===== src/rtl/sbq_pkg.sv =====
// Shared opcode encoding for the scalar bit-scan and quad-mask unit.
// Assumes a 4-bit opcode; bit 3 set with bits 2:1 clear marks a median.
package sbq_pkg;
    typedef enum logic [3:0] {
        OP_GRP_EXPAND = 4'h0,
        OP_GRP_PACK   = 4'h1,
        OP_ZERO_COUNT = 4'h2,
        OP_LOW_CLEAR  = 4'h3,
        OP_LOW_SET    = 4'h4,
        OP_HIGH_SET   = 4'h5,
        OP_SIGN_RUN   = 4'h6,
        OP_MED_UNS    = 4'h8,
        OP_MED_SGN    = 4'h9
    } sbq_op_e;
endpackage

------------------------------------------------------------

Exercise requirements:
Within the entries above, find every line where the string "opcode" occurs, and copy it.

Result:
// Shared opcode encoding for the scalar bit-scan and quad-mask unit.
// Assumes a 4-bit opcode; bit 3 set with bits 2:1 clear marks a median.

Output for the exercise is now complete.